* [Task instructions]: What lines in the listing include "arrival"? Return a copy of each.
- - -
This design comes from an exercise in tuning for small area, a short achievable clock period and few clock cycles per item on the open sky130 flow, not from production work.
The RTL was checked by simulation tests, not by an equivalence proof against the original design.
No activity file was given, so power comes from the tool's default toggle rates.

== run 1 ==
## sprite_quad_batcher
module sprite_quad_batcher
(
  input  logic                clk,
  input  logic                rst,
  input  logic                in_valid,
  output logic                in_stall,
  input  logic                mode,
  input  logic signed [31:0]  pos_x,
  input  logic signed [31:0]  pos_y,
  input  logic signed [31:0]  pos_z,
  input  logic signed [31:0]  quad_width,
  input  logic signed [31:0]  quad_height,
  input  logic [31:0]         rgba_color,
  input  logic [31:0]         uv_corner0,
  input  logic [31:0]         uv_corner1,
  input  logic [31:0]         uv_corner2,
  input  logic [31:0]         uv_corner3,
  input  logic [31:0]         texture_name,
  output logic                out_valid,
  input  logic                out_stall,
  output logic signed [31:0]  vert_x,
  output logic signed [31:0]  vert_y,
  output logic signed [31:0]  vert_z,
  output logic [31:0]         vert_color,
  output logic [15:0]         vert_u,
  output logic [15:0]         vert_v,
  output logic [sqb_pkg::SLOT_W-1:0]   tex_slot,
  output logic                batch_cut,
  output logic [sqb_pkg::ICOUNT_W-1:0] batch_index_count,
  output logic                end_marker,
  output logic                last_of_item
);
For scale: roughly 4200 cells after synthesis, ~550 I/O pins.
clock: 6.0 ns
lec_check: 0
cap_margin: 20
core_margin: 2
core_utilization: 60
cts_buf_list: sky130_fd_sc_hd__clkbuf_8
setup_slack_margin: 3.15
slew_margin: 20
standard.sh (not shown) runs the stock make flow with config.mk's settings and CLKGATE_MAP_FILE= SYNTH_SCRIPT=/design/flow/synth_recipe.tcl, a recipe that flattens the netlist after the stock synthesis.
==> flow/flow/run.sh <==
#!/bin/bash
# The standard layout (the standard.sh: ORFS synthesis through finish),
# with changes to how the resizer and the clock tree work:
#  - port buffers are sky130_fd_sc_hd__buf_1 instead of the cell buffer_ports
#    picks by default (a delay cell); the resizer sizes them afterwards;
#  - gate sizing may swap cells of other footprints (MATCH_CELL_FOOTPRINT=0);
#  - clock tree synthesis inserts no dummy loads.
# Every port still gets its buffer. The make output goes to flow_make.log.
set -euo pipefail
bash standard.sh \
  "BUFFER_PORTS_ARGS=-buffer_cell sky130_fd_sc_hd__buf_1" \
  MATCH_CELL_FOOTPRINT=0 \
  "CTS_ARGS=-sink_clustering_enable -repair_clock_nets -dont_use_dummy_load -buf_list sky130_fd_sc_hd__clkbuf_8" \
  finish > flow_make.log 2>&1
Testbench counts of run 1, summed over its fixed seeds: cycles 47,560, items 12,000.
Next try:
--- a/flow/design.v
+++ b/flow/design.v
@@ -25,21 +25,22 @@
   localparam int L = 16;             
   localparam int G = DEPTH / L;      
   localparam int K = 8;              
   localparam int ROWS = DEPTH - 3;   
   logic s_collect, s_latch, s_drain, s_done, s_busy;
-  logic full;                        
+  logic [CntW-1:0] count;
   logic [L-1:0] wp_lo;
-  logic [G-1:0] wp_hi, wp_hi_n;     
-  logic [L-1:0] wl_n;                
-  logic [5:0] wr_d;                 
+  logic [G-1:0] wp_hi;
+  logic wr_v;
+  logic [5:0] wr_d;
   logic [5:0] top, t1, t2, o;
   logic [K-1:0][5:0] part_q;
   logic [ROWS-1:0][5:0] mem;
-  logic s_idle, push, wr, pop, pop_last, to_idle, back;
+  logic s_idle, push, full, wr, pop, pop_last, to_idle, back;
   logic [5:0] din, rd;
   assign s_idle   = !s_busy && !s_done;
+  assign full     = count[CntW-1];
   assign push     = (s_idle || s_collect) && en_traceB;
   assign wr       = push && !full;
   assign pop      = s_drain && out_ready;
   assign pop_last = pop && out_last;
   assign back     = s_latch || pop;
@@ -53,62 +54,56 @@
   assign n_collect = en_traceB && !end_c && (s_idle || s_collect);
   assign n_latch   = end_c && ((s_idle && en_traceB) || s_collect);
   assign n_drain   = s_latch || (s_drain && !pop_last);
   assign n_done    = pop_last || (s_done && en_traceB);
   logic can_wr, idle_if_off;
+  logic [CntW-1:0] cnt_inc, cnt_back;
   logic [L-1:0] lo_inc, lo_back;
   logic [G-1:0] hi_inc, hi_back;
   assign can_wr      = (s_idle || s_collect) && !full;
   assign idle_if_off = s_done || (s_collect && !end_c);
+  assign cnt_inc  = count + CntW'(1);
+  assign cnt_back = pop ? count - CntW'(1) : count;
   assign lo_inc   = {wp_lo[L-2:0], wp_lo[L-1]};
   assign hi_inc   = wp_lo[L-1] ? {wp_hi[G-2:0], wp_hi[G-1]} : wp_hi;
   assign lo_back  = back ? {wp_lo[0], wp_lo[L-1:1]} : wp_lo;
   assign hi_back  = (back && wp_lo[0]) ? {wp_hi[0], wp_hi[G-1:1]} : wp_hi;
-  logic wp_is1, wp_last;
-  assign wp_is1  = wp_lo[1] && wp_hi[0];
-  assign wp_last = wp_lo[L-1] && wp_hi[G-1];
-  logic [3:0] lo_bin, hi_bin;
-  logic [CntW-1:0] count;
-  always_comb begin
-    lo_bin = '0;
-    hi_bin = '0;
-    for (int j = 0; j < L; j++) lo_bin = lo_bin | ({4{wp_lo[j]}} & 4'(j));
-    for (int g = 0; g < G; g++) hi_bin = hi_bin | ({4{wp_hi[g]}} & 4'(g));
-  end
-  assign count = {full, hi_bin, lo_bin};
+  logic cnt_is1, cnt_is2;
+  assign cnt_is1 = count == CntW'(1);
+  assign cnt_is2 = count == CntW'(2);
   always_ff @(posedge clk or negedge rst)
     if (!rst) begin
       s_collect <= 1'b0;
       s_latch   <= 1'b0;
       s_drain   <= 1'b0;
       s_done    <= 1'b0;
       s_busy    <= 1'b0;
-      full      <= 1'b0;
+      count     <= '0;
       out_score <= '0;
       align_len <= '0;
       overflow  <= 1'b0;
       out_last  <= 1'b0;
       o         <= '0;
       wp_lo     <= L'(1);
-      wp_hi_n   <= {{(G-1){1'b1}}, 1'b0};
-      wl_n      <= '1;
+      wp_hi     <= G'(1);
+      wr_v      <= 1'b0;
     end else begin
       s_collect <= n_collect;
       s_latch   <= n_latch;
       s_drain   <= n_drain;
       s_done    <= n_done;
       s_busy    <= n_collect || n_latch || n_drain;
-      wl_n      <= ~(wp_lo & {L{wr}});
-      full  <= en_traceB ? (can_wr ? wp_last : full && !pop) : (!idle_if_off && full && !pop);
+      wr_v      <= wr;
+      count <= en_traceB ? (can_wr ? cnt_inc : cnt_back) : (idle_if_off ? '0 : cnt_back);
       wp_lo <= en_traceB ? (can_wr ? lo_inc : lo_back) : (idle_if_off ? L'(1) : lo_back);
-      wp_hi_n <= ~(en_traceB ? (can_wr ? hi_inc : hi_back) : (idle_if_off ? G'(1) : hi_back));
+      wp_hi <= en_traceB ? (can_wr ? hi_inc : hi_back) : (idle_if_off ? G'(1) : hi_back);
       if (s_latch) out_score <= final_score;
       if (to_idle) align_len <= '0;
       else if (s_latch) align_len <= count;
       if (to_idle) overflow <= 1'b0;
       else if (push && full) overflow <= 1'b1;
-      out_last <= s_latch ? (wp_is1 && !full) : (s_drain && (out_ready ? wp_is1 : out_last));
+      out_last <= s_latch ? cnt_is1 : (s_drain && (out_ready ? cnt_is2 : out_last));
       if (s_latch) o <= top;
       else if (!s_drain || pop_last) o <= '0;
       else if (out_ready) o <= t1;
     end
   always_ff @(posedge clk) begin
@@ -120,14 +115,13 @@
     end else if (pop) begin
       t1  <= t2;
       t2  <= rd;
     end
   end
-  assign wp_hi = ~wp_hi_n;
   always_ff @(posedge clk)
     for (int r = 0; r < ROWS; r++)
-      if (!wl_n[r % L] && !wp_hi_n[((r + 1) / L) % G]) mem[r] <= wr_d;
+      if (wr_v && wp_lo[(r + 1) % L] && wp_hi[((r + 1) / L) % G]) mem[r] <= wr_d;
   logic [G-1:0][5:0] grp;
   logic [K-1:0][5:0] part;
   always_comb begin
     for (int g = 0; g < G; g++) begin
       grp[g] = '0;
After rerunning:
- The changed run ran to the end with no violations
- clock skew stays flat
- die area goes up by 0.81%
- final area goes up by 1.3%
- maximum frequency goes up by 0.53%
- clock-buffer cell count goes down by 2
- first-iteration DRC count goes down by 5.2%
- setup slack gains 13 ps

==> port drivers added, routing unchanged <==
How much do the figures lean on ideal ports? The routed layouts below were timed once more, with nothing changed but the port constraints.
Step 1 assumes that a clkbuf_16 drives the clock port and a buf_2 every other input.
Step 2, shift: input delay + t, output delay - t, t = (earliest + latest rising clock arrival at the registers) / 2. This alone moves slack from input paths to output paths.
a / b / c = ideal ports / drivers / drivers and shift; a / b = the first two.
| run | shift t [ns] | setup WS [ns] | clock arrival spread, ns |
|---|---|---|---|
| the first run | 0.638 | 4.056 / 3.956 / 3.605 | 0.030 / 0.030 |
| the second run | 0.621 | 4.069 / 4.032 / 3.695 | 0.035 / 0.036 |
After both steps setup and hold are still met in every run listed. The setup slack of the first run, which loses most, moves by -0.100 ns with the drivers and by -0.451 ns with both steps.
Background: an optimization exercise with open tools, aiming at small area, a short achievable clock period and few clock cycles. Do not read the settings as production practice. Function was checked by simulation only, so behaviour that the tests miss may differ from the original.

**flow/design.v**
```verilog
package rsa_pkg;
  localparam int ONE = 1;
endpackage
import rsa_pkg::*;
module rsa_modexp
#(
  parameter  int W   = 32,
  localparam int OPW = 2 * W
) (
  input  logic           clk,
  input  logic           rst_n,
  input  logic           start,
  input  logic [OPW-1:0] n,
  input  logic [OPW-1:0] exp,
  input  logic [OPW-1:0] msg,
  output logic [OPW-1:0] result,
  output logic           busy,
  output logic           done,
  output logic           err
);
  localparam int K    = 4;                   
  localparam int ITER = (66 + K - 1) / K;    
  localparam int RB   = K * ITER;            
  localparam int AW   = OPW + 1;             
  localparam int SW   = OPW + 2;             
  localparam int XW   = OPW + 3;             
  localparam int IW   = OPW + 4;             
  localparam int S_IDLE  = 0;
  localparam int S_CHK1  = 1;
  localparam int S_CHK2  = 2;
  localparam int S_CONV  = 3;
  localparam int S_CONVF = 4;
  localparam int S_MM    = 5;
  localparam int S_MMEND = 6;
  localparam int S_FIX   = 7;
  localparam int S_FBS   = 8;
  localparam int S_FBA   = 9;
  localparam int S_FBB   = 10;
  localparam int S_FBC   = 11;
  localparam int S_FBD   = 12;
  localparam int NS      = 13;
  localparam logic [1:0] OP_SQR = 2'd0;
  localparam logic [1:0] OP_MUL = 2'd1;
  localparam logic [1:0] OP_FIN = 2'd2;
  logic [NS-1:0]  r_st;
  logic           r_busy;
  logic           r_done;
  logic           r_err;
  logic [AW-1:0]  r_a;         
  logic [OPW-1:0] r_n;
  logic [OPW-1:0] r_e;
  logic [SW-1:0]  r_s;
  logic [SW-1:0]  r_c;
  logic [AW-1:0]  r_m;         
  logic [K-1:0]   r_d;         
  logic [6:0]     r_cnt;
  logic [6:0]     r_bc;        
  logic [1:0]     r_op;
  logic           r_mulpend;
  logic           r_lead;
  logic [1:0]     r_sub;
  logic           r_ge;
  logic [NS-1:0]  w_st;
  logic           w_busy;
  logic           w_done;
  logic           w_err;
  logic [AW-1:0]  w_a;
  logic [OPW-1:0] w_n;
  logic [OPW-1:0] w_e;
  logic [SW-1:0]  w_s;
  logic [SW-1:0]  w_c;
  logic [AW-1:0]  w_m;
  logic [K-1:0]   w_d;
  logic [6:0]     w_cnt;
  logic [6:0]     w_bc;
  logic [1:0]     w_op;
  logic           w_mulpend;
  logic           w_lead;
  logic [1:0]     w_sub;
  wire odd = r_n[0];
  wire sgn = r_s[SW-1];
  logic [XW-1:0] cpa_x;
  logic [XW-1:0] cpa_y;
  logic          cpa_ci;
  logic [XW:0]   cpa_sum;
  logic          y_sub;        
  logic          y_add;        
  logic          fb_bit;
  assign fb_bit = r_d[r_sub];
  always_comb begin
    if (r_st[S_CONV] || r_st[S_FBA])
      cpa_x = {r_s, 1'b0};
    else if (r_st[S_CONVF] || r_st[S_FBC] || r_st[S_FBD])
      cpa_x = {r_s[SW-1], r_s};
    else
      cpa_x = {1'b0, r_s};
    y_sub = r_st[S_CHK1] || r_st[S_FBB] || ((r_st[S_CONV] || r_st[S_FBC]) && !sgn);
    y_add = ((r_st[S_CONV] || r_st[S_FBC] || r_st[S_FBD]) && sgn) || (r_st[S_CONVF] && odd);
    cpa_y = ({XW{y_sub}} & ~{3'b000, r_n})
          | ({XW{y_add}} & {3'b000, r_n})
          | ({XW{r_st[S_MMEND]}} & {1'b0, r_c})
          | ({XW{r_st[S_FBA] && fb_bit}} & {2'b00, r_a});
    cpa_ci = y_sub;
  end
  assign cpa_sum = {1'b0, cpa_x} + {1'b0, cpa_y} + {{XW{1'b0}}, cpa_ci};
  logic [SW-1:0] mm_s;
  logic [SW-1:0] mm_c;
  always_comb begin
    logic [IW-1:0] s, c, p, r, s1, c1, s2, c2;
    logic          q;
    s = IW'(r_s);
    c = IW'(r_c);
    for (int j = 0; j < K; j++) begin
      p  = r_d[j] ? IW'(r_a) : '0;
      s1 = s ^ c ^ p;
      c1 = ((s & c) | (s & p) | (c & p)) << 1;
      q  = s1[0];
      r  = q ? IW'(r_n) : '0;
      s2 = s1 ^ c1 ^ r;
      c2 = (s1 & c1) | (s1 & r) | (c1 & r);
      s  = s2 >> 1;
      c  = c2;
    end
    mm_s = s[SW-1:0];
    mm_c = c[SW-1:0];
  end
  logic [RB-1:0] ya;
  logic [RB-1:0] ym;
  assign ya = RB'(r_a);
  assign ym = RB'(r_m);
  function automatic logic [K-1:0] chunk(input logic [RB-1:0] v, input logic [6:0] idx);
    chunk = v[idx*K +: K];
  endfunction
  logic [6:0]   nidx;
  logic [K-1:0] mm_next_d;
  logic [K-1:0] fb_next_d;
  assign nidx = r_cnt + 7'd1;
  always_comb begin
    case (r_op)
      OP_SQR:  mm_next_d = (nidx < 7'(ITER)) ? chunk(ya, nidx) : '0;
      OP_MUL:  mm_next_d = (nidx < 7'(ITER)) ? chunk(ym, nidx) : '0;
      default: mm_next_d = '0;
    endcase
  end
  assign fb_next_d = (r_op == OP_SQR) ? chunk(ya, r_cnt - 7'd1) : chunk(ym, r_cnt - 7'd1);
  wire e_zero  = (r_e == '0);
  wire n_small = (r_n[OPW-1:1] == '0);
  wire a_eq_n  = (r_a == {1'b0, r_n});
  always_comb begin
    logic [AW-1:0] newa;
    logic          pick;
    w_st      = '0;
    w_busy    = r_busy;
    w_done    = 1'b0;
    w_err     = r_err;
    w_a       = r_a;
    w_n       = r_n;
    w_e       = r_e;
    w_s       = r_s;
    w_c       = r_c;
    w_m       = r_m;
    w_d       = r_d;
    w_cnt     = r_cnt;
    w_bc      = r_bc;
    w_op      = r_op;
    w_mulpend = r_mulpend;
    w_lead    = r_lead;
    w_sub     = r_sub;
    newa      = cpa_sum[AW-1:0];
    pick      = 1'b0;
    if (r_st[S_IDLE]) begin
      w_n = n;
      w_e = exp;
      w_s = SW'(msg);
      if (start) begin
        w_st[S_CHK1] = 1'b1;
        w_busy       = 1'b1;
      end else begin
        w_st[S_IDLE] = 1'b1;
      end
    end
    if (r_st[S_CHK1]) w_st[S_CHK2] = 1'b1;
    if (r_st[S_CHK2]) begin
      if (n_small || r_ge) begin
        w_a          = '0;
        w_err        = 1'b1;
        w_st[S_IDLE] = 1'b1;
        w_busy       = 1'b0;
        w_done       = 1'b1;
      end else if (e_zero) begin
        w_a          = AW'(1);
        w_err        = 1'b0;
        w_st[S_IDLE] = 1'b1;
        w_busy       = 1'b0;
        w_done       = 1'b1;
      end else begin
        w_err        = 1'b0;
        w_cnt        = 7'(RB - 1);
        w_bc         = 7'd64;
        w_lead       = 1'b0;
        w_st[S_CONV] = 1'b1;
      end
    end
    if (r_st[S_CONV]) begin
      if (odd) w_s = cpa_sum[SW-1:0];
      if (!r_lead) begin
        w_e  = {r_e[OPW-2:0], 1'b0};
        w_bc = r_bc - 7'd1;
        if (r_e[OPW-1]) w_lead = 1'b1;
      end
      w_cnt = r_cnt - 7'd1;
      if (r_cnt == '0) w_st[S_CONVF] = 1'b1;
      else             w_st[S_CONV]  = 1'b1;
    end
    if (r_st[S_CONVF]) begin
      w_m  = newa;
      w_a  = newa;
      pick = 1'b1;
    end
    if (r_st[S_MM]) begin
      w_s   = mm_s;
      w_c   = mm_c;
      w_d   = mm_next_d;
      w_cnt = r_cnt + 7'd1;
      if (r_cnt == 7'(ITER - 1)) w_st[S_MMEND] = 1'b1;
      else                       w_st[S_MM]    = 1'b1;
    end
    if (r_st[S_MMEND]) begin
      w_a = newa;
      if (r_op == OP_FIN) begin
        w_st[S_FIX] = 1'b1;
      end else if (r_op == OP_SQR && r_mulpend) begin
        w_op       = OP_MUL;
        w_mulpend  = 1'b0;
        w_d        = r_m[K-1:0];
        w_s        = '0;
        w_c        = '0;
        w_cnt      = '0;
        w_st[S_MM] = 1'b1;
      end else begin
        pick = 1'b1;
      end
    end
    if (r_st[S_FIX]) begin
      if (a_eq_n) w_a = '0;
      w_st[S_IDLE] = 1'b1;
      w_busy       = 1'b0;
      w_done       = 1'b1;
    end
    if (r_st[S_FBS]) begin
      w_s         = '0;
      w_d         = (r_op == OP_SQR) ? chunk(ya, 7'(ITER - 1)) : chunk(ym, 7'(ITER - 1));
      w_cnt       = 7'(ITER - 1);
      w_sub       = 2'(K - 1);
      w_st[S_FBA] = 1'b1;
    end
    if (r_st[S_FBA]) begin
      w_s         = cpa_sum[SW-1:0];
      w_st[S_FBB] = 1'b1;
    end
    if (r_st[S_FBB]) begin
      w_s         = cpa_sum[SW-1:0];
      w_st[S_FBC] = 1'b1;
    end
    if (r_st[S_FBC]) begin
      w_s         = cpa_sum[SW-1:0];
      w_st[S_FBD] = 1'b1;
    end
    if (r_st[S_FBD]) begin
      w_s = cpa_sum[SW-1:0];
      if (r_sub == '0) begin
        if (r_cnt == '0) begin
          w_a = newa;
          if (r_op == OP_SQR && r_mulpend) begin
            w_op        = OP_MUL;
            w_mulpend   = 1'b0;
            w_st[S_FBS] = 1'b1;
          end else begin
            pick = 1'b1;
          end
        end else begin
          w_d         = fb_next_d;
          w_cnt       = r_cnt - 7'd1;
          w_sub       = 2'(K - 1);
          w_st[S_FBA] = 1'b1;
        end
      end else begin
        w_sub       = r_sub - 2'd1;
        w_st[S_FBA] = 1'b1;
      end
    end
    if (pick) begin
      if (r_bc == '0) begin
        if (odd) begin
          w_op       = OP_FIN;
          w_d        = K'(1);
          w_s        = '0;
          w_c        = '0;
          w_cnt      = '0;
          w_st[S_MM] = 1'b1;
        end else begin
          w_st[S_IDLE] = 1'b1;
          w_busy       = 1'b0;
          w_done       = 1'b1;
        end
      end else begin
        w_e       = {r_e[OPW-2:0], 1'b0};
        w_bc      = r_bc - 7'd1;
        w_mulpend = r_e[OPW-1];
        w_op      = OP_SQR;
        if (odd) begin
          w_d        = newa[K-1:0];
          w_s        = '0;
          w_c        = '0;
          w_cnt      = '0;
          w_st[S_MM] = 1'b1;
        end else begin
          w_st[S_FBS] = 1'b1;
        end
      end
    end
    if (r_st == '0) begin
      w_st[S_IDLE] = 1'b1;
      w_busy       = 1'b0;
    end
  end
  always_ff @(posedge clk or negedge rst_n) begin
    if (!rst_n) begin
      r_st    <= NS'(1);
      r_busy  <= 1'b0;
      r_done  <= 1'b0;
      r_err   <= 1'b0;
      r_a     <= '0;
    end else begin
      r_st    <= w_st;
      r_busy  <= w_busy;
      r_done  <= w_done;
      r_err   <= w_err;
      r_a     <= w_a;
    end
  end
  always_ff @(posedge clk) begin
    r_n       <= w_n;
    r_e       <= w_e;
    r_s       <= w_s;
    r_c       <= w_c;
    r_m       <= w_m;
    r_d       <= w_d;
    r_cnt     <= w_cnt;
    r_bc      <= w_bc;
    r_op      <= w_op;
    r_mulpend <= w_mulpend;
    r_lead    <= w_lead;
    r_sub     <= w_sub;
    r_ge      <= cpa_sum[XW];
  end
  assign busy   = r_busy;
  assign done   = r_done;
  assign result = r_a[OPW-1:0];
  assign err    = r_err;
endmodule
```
- - -
* [Answer box]:
Step 2, shift: input delay + t, output delay - t, t = (earliest + latest rising clock arrival at the registers) / 2. This alone moves slack from input paths to output paths.
| run | shift t [ns] | setup WS [ns] | clock arrival spread, ns |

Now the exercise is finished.